Sunday, 4 September 2016

Should we declare "being an actor" a mental illness - or just make it an arrestable offence? In Geena Davis's case, probably both

As you read the opening paragraphs from this bizarre story on the excellent Heat Street site, try to keep in mind that IT IS NOT A PARODY! This is an actual example of just how demented Hollywood social justice warriors now are:
Hollywood actress Geena Davis is pioneering software that will monitor and rate films and TV show for their diversity content.
The Geena Davis Institute on Gender in Media is collaborating with Google and the University of Southern California School of Engineering to screen how much women and people of color are represented on film. The new software, which is being launched later this month, will scan content and scripts to supply diversity scores for movies and TV shows...

...The software will be trialed at the 2017 Bentonville Film  Festival, run by the Geena Davis Institute on Gender in Media, which openly seeks to increase diversity in film... Films selected for Davis’s Bentonville Film festival will be those which have a high diversity ranking according to the software. Officials with the festival will analyze whether the more diverse films fare better with judges and audiences, and hope to make the point that diversity on film can be good business.
The Geena Davis Institute on Gender in Media??? No, honestly - it's a thing. Its motto is "if she can see it, she can be it". You can find it here.

Ms Davis's once highly successful acting career disappeared down the crapper many moons ago, helped by her starring role in 1995's notorious money-losing turkey, Cutthroat Island, in which she played the captain of a pirate ship, thereby defying gender stereotyping in films: it lost $90m at the box-office (unadjusted for inflation) and led to the closure of Carolco Pictures.
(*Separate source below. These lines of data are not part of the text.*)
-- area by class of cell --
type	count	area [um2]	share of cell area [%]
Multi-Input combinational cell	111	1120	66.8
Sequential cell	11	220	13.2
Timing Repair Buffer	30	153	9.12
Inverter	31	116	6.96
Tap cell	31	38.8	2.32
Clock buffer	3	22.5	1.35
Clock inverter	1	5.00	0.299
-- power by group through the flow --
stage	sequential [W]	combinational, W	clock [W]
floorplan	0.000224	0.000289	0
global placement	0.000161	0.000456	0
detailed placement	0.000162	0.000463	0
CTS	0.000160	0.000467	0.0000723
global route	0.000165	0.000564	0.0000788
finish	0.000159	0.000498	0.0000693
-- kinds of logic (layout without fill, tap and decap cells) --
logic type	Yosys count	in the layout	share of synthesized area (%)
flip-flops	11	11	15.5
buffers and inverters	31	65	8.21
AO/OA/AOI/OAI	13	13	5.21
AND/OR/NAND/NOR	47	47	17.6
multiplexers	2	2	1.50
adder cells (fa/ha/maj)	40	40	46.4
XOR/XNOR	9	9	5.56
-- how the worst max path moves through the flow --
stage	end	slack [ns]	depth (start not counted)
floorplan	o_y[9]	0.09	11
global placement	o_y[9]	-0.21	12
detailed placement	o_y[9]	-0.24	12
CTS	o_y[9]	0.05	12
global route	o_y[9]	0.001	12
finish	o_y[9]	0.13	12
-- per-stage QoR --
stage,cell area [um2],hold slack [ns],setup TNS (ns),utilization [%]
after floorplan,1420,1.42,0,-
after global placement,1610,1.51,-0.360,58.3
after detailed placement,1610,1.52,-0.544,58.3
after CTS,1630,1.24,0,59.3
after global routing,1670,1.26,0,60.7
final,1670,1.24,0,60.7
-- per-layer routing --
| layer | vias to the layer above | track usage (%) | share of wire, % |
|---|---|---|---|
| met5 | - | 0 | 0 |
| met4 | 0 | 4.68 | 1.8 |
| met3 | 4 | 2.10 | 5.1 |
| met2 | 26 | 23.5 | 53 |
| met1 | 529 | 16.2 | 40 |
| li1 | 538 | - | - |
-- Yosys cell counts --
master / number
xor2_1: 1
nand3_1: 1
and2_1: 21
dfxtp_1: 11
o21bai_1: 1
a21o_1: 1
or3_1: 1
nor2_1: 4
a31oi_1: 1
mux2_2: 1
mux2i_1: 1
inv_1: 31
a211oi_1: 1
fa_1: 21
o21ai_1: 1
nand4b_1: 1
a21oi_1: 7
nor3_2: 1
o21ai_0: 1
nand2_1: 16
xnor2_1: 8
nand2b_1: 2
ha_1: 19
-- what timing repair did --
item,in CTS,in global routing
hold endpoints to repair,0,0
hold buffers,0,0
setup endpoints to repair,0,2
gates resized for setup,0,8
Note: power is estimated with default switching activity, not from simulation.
==> src/flat_wrapper.sv <==
// flat-port wrapper written by rule: the top's interface ports become plain ports
module hex_lattice_jk_to_digit_index_flat 
#(
    parameter int unsigned MAX_LEVELS = hjd_pkg::MaxLevelsDef
)
  (i_clk, i_rst_n, i_in_valid, i_in_j_coord, i_in_k_coord, i_in_ready, o_out_valid, o_out_digit_high, o_out_digit_low, o_out_level, o_out_last, o_out_ready, i_cfg_valid, i_cfg_data, i_cfg_ready);
  hjd_in_if i_in_i ();
  hjd_out_if o_out_i ();
  hjd_cfg_if i_cfg_i ();
  input  logic i_clk;
  input  logic i_rst_n;
  input wire logic [$bits(i_in_i.valid)-1:0] i_in_valid;
  input wire logic [$bits(i_in_i.j_coord)-1:0] i_in_j_coord;
  input wire logic [$bits(i_in_i.k_coord)-1:0] i_in_k_coord;
  output wire logic [$bits(i_in_i.ready)-1:0] i_in_ready;
  output wire logic [$bits(o_out_i.valid)-1:0] o_out_valid;
  output wire logic [$bits(o_out_i.digit_high)-1:0] o_out_digit_high;
  output wire logic [$bits(o_out_i.digit_low)-1:0] o_out_digit_low;
  output wire logic [$bits(o_out_i.level)-1:0] o_out_level;
  output wire logic [$bits(o_out_i.last)-1:0] o_out_last;
  input wire logic [$bits(o_out_i.ready)-1:0] o_out_ready;
  input wire logic [$bits(i_cfg_i.valid)-1:0] i_cfg_valid;
  input wire logic [$bits(i_cfg_i.data)-1:0] i_cfg_data;
  output wire logic [$bits(i_cfg_i.ready)-1:0] i_cfg_ready;
  assign i_in_i.valid = i_in_valid;
  assign i_in_i.j_coord = i_in_j_coord;
  assign i_in_i.k_coord = i_in_k_coord;
  assign i_in_ready = i_in_i.ready;
  assign o_out_valid = o_out_i.valid;
  assign o_out_digit_high = o_out_i.digit_high;
  assign o_out_digit_low = o_out_i.digit_low;
  assign o_out_level = o_out_i.level;
  assign o_out_last = o_out_i.last;
  assign o_out_i.ready = o_out_ready;
  assign i_cfg_i.valid = i_cfg_valid;
  assign i_cfg_i.data = i_cfg_data;
  assign i_cfg_ready = i_cfg_i.ready;
  hex_lattice_jk_to_digit_index #(.MAX_LEVELS(MAX_LEVELS)) u_core (.i_clk(i_clk), .i_rst_n(i_rst_n), .i_in(i_in_i), .o_out(o_out_i), .i_cfg(i_cfg_i));
endmodule
==> config.mk <==
export PLATFORM = sky130hd
export DESIGN_NAME = hex_lattice_jk_to_digit_index_flat
export DESIGN_NICKNAME = d
export VERILOG_FILES = /design/src/sv/hjd_pkg.sv /design/src/sv/hjd_in_if.sv /design/src/sv/hjd_out_if.sv /design/src/sv/hjd_cfg_if.sv /design/src/sv/hex_lattice_jk_to_digit_index.sv /design/src/sv/hjd_div3.sv /design/src/flat_wrapper.sv
export SDC_FILE = /design/constraint.sdc
export NUM_CORES = 1
export LEC_CHECK = 0
export BUFFER_PORTS_ARGS = -buffer_cell sky130_fd_sc_hd__buf_2
export CAP_MARGIN = 20
export CORE_MARGIN = 2
export CORE_UTILIZATION = 50
export CTS_CLUSTER_DIAMETER = 50
export DETAILED_ROUTE_END_ITERATION = 8
export PLACE_DENSITY = 0.71
export RECOVER_POWER = 50
export SYNTH_ARGS = -nofsm -noshare
export SYNTH_HDL_FRONTEND = slang
export SYNTH_SLANG_ARGS = --single-unit
export TNS_END_PERCENT = 30
==> constraint.sdc <==
create_clock -name i_clk -period 12.3 [get_ports i_clk]
set_clock_uncertainty 0.05 [all_clocks]
set_input_delay 2.46 -clock i_clk [delete_from_list [all_inputs] [get_ports i_clk]]
set_output_delay 2.46 -clock i_clk [all_outputs]
set_load 0.005 [all_outputs]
Which probably explains Geena's obsession with gender in movies.

Nevertheless, I reckon she might be on to something with her new politically correct wheeze. After all, how many us decide to watch a film solely based on whether it belongs to a genre we generally enjoy, whether it had good reviews, whether we like the main actors, and whether the clips looked good? Not me - that's for sure. If it's a war film or a film about professional boxing, for instance, I always check the cast list on iMDB beforehand to satisfy myself that there aren't more men than women in it. Similarly, if it's a Scandinavian crime movie or a fantasy epic set in some mythical snow-bound realm, I'll reject it if at least half the characters aren't black or Asian. And if it's an American cop movie and the police chief isn't a harassed, overweight black man and the mayor isn't a wise and wise-cracking black woman, I'm not touching it - after all, why should I waste my time watching deliberately racist propaganda?
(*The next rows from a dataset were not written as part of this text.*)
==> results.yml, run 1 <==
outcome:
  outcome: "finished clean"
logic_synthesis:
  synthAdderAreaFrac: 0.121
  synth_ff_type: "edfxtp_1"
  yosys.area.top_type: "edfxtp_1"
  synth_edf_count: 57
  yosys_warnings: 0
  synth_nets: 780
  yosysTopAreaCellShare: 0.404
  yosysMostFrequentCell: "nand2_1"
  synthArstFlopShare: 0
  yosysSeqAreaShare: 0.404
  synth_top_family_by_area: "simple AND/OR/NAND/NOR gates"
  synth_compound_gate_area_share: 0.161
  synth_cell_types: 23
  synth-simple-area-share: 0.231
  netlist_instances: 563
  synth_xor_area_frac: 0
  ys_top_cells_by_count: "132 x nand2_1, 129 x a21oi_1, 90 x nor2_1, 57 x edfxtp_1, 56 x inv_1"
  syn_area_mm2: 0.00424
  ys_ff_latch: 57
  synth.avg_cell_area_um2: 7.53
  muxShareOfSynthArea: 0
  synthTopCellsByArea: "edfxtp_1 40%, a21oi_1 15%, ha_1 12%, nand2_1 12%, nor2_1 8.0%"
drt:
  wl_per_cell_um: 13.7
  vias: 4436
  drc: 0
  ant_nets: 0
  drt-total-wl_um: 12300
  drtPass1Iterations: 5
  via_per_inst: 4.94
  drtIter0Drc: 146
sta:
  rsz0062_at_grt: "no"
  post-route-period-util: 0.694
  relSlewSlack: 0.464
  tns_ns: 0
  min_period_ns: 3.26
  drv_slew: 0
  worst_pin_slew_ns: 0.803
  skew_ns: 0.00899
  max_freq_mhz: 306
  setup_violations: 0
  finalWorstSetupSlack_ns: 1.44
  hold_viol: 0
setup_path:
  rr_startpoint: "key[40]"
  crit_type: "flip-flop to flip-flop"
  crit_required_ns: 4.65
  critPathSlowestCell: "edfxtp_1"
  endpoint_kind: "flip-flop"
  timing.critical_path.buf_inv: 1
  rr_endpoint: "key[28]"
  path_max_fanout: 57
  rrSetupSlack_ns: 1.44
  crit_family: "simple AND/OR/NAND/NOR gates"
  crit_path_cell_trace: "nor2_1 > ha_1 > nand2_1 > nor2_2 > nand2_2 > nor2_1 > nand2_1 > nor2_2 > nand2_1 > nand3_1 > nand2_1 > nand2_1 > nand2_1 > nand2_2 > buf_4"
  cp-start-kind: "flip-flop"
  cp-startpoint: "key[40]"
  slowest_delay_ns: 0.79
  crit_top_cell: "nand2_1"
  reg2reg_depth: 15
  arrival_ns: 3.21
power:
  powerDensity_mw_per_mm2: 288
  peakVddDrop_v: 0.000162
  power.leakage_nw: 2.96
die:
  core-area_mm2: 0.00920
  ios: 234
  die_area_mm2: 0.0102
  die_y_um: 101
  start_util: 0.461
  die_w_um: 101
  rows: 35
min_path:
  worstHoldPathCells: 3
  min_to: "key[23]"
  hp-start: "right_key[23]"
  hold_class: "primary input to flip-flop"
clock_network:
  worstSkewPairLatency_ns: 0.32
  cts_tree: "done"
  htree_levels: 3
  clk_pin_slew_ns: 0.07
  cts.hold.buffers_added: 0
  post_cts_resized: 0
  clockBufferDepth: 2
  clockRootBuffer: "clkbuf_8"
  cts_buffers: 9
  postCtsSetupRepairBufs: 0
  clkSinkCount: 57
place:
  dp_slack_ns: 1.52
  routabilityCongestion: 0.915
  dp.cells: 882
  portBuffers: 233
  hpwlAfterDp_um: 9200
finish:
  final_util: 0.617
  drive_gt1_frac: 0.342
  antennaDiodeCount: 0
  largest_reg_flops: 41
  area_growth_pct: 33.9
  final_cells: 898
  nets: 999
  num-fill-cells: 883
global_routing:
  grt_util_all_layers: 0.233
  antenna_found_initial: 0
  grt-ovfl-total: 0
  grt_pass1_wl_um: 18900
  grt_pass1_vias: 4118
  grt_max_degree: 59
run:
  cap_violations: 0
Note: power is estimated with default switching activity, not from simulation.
$ cat src/rtl/lbza_front.sv
`timescale 1ns / 1ps
// ---------------------------------------------------------------------------
// lbza_front: sample indexing and angle preparation
// Counts the sample index, checks the window, forms and reduces the beam
// angle, folds it into the CORDIC range and scales the start vector.
// ---------------------------------------------------------------------------
module lbza_front
    import lbza_pkg::*;
(
    input  logic        aclk,
    input  logic        aresetn,
    input  logic        adv,
    input  cfg_t        cfg,
    input  logic        s_tvalid,
    input  logic [15:0] s_tdata,    // [15:0] range_sample
    input  logic        s_tlast,
    output cordic_t     cordic_out
);

    localparam logic signed [A_W-1:0] TWO_A  = A_W'(TWO_PI_Q16);
    localparam logic signed [A_W-1:0] PI_A   = A_W'(PI_Q16);
    localparam logic signed [A_W-1:0] HALF_A = A_W'(HALF_PI_Q16);

    logic                accept;
    logic                in_win;
    logic [IDX_W-1:0]    sample_count_reg, sample_count_next;

    // stage 1
    logic                valid1_reg, last1_reg, win1_reg;
    logic [PROD_W-1:0]   prod1_reg;
    logic [15:0]         range1_reg;
    // stage 2
    side_t               side2_reg;
    logic [U_W-1:0]      u2_reg;
    logic [15:0]         range2_reg;
    logic signed [U_W:0] angle_sum;
    // stage 3
    side_t               side3_reg;
    logic [U_W-1:0]      u3_reg;
    logic [Q_W-1:0]      q3_reg;
    logic [G_W-1:0]      g3_reg;
    logic [U_W+RECIP_W-1:0] q_prod;
    logic [16+30-1:0]    g_prod;
    // stage 4
    side_t               side4_reg;
    logic [R_W-1:0]      r4_reg;
    logic [G_W-1:0]      g4_reg;
    logic [U_W-1:0]      q_turns;

    // fold
    logic [R_W-1:0]        a1;
    logic signed [A_W-1:0] a1s, a2, a3;
    logic                  flip;
    logic signed [XY_W-1:0] g_ext;

    assign accept = s_tvalid && adv;
    assign in_win = (WIN_W'(sample_count_reg) >= WIN_W'(cfg.first_index)) &&
                    (WIN_W'(sample_count_reg) <= WIN_W'(cfg.last_index));

    // sample index, saturating, cleared after the last sample of a scan
    always_comb begin
        sample_count_next = sample_count_reg;
        if (s_tlast) begin
            sample_count_next = '0;
        end else if (sample_count_reg != IDX_W'(MAX_SAMPLES - 1)) begin
            sample_count_next = sample_count_reg + 1'b1;
        end
    end

    // unreduced angle plus one turn, and the two multiplies of stage 3
    assign angle_sum = $signed({1'b0, (U_W)'(prod1_reg)}) +
                       (U_W+1)'($signed(cfg.angle_start)) +
                       (U_W+1)'(TWO_PI_Q16);
    assign q_prod    = u2_reg * RECIP_W'(RECIP);
    assign g_prod    = range2_reg * 30'(GAIN_Q30);
    assign q_turns   = U_W'(q3_reg * U_W'(TWO_PI_Q16));

    // pipeline registers, only the index and valid bits are cleared
    always_ff @(posedge aclk) begin
        if (!aresetn) begin
            sample_count_reg <= '0;
            valid1_reg       <= 1'b0;
            side2_reg.valid  <= 1'b0;
            side3_reg.valid  <= 1'b0;
            side4_reg.valid  <= 1'b0;
        end else if (adv) begin
            if (accept) begin
                sample_count_reg <= sample_count_next;
            end
            valid1_reg      <= accept;
            side2_reg.valid <= valid1_reg;
            side3_reg.valid <= side2_reg.valid;
            side4_reg.valid <= side3_reg.valid;

            last1_reg  <= s_tlast;
            win1_reg   <= in_win;
            prod1_reg  <= sample_count_reg * cfg.angle_step;
            range1_reg <= s_tdata;

            side2_reg.last <= last1_reg;
            side2_reg.win  <= win1_reg;
            side2_reg.sq   <= range1_reg * range1_reg;
            u2_reg         <= angle_sum[U_W-1:0];
            range2_reg     <= range1_reg;

            side3_reg.last <= side2_reg.last;
            side3_reg.win  <= side2_reg.win;
            side3_reg.sq   <= side2_reg.sq;
            u3_reg         <= u2_reg;
            q3_reg         <= q_prod[U_W+RECIP_W-1:RECIP_SH];
            g3_reg         <= g_prod[14 +: G_W];

            side4_reg.last <= side3_reg.last;
            side4_reg.win  <= side3_reg.win;
            side4_reg.sq   <= side3_reg.sq;
            r4_reg         <= R_W'(u3_reg - q_turns);
            g4_reg         <= g3_reg;
        end
    end

    // finish the reduction, fold into [-pi/2, pi/2], set up the start vector
    always_comb begin
        a1   = (r4_reg >= R_W'(TWO_PI_Q16)) ? r4_reg - R_W'(TWO_PI_Q16) : r4_reg;
        a1s  = $signed({1'b0, a1});
        a2   = (a1s > PI_A) ? a1s - TWO_A : a1s;
        flip = 1'b0;
        a3   = a2;
        if (a2 > HALF_A) begin
            flip = 1'b1;
            a3   = a2 - PI_A;
        end else if (a2 < -HALF_A) begin
            flip = 1'b1;
            a3   = a2 + PI_A;
        end
        g_ext = $signed(XY_W'(g4_reg));
    end

    assign cordic_out.side = side4_reg;
    assign cordic_out.x    = flip ? -g_ext : g_ext;
    assign cordic_out.y    = '0;
    assign cordic_out.z    = Z_W'(a3);

    // the index never passes the last slot
    a_count_bound: assert property (@(posedge aclk) disable iff (!aresetn)
        sample_count_reg <= IDX_W'(MAX_SAMPLES - 1))
        else $error("sample index beyond table");

    // one correction step is enough for the reciprocal estimate
    a_rem_bound: assert property (@(posedge aclk) disable iff (!aresetn)
        side4_reg.valid |-> r4_reg < R_W'(2 * TWO_PI_Q16))
        else $error("angle reduction out of range");

    // folded angle lies within a quarter turn
    a_fold_bound: assert property (@(posedge aclk) disable iff (!aresetn)
        side4_reg.valid |-> (a3 <= HALF_A) && (a3 >= -HALF_A))
        else $error("folded angle out of range");

endmodule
Presumably Ms Davis's software programme is able to measure how many of the characters are disabled, otherwise she might leave herself open to the accusation that she's deliberately discriminating against them. And if it isn't able to identify members of the sorely-oppressed LGBTI community (the "I" is for "intersex", in case you were wondering), there are bound to be mass walk-outs, wide-spread picketing and generalised hissy-fitting.
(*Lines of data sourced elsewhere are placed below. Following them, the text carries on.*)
$ cat config.mk
export PLATFORM = sky130hd
export DESIGN_NAME = lbza_cordic_cell
export DESIGN_NICKNAME = d
export VERILOG_FILES = /design/src/rtl/lbza_pkg.sv /design/src/rtl/lbza_cordic_cell.sv
export SDC_FILE = /design/constraint.sdc
export NUM_CORES = 1
export LEC_CHECK = 0
export BUFFER_PORTS_ARGS = -buffer_cell sky130_fd_sc_hd__buf_2
export CORE_ASPECT_RATIO = 0.7
export CORE_MARGIN = 2
export CORE_UTILIZATION = 50
export DETAILED_ROUTE_END_ITERATION = 16
export PLACE_DENSITY = 0.75
export SYNTH_ARGS = -nofsm -noshare
export SYNTH_HDL_FRONTEND = slang
export SYNTH_SLANG_ARGS = --single-unit
$ cat constraint.sdc
create_clock -name aclk -period 9 [get_ports aclk]
set_input_delay 1.35 -clock aclk [delete_from_list [all_inputs] [get_ports aclk]]
set_output_delay 1.35 -clock aclk [all_outputs]
set_load 0.01 [all_outputs]
$ cat src/rtl/lbza_pkg.sv
`timescale 1ns / 1ps
// ---------------------------------------------------------------------------
// lbza_pkg: shared types and constants of the lidar box zone alarm
// Fixed-point formats, pipeline widths, the arctangent table and the
// structs handed between the front end, the CORDIC cells and the back end.
// ---------------------------------------------------------------------------
package lbza_pkg;

    // scan geometry
    localparam int MAX_SAMPLES   = 1024;
    localparam int CORDIC_STAGES = 16;

    // angle constants in 2^-16 radian units
    localparam int TWO_PI_Q16  = 411775;
    localparam int PI_Q16      = 205887;
    localparam int HALF_PI_Q16 = 102944;

    // CORDIC start gain, Q30
    localparam longint unsigned GAIN_Q30 = 64'd652032874;
    // 10 square metres in Q8.24
    localparam logic [27:0] DIST_CAP = 28'd167772160;

    // sample index and window compare widths
    localparam int IDX_W  = $clog2(MAX_SAMPLES);
    localparam int WIN_W  = (IDX_W > 10) ? IDX_W : 10;
    localparam int PROD_W = IDX_W + 16;

    // unreduced angle, offset by one turn so it is never negative
    localparam longint unsigned U_MAX =
        longint'(MAX_SAMPLES - 1) * 65535 + 262143 + TWO_PI_Q16;
    localparam int U_W = $clog2(U_MAX + 1);

    // reciprocal of one turn for the reduction
    localparam int              RECIP_SH = 36;
    localparam longint unsigned RECIP    = (64'd1 << RECIP_SH) / TWO_PI_Q16;
    localparam int              RECIP_W  = $clog2(RECIP + 1);
    localparam int              Q_W      = U_W + RECIP_W - RECIP_SH;

    // datapath widths
    localparam int R_W   = 20;          // remainder, below two turns
    localparam int A_W   = R_W + 1;     // signed folded angle
    localparam int Z_W   = 20;          // CORDIC residual angle
    localparam int G_W   = 32;          // scaled start vector
    localparam int XY_W  = 36;          // CORDIC x and y, 28 fraction bits
    localparam int XR_W  = XY_W - 16;   // rounded Q4.12 coordinate
    localparam int CMP_W = XR_W + 1;    // box compare width
    localparam int SQ_W  = 32;          // squared range

    // configuration register indexes
    typedef enum logic [2:0] {
        REG_ANGLE_START = 3'd0,
        REG_ANGLE_STEP  = 3'd1,
        REG_FIRST_INDEX = 3'd2,
        REG_LAST_INDEX  = 3'd3,
        REG_NEAR_EDGE   = 3'd4,
        REG_FAR_EDGE    = 3'd5,
        REG_HALF_WIDTH  = 3'd6
    } cfg_reg_t;

    // configuration register file
    typedef struct packed {
        logic [18:0] angle_start;   // signed
        logic [15:0] angle_step;
        logic [9:0]  first_index;
        logic [9:0]  last_index;
        logic [15:0] near_edge;
        logic [15:0] far_edge;
        logic [15:0] half_width;
    } cfg_t;

    // item sideband that travels down the pipeline
    typedef struct packed {
        logic            valid;
        logic            last;
        logic            win;
        logic [SQ_W-1:0] sq;
    } side_t;

    // one CORDIC cell's worth of state
    typedef struct packed {
        side_t                  side;
        logic signed [XY_W-1:0] x;
        logic signed [XY_W-1:0] y;
        logic signed [Z_W-1:0]  z;
    } cordic_t;

    // round(atan(2^-i) * 2^16)
    function automatic logic signed [Z_W-1:0] atan_step(input int i);
        logic signed [Z_W-1:0] v;
        case (i)
            0:       v = Z_W'(51472);
            1:       v = Z_W'(30386);
            2:       v = Z_W'(16055);
            3:       v = Z_W'(8150);
            4:       v = Z_W'(4091);
            5:       v = Z_W'(2047);
            6:       v = Z_W'(1024);
            7:       v = Z_W'(512);
            8:       v = Z_W'(256);
            9:       v = Z_W'(128);
            10:      v = Z_W'(64);
            11:      v = Z_W'(32);
            12:      v = Z_W'(16);
            13:      v = Z_W'(8);
            14:      v = Z_W'(4);
            15:      v = Z_W'(2);
            16:      v = Z_W'(1);
            default: v = '0;
        endcase
        return v;
    endfunction

endpackage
Why doesn't Donald Trump suggest building a heavily-policed security wall around Southern California to protect the rest of his country from thespian fruit-loops? And he should make sure this terrifying woman - whose presidential campaign seems heavily dependent on the support of goofy, addle-pated movie stars - is contained within the isolated area:


1 comment:

  1. I thought this was a picture of revered businesswoman Nicola Horlick. Same robotic, doll-like, sinister face without any recognisable features. Huge Dan Dare chin. Have you reported Geena Davis to Roger Lewis?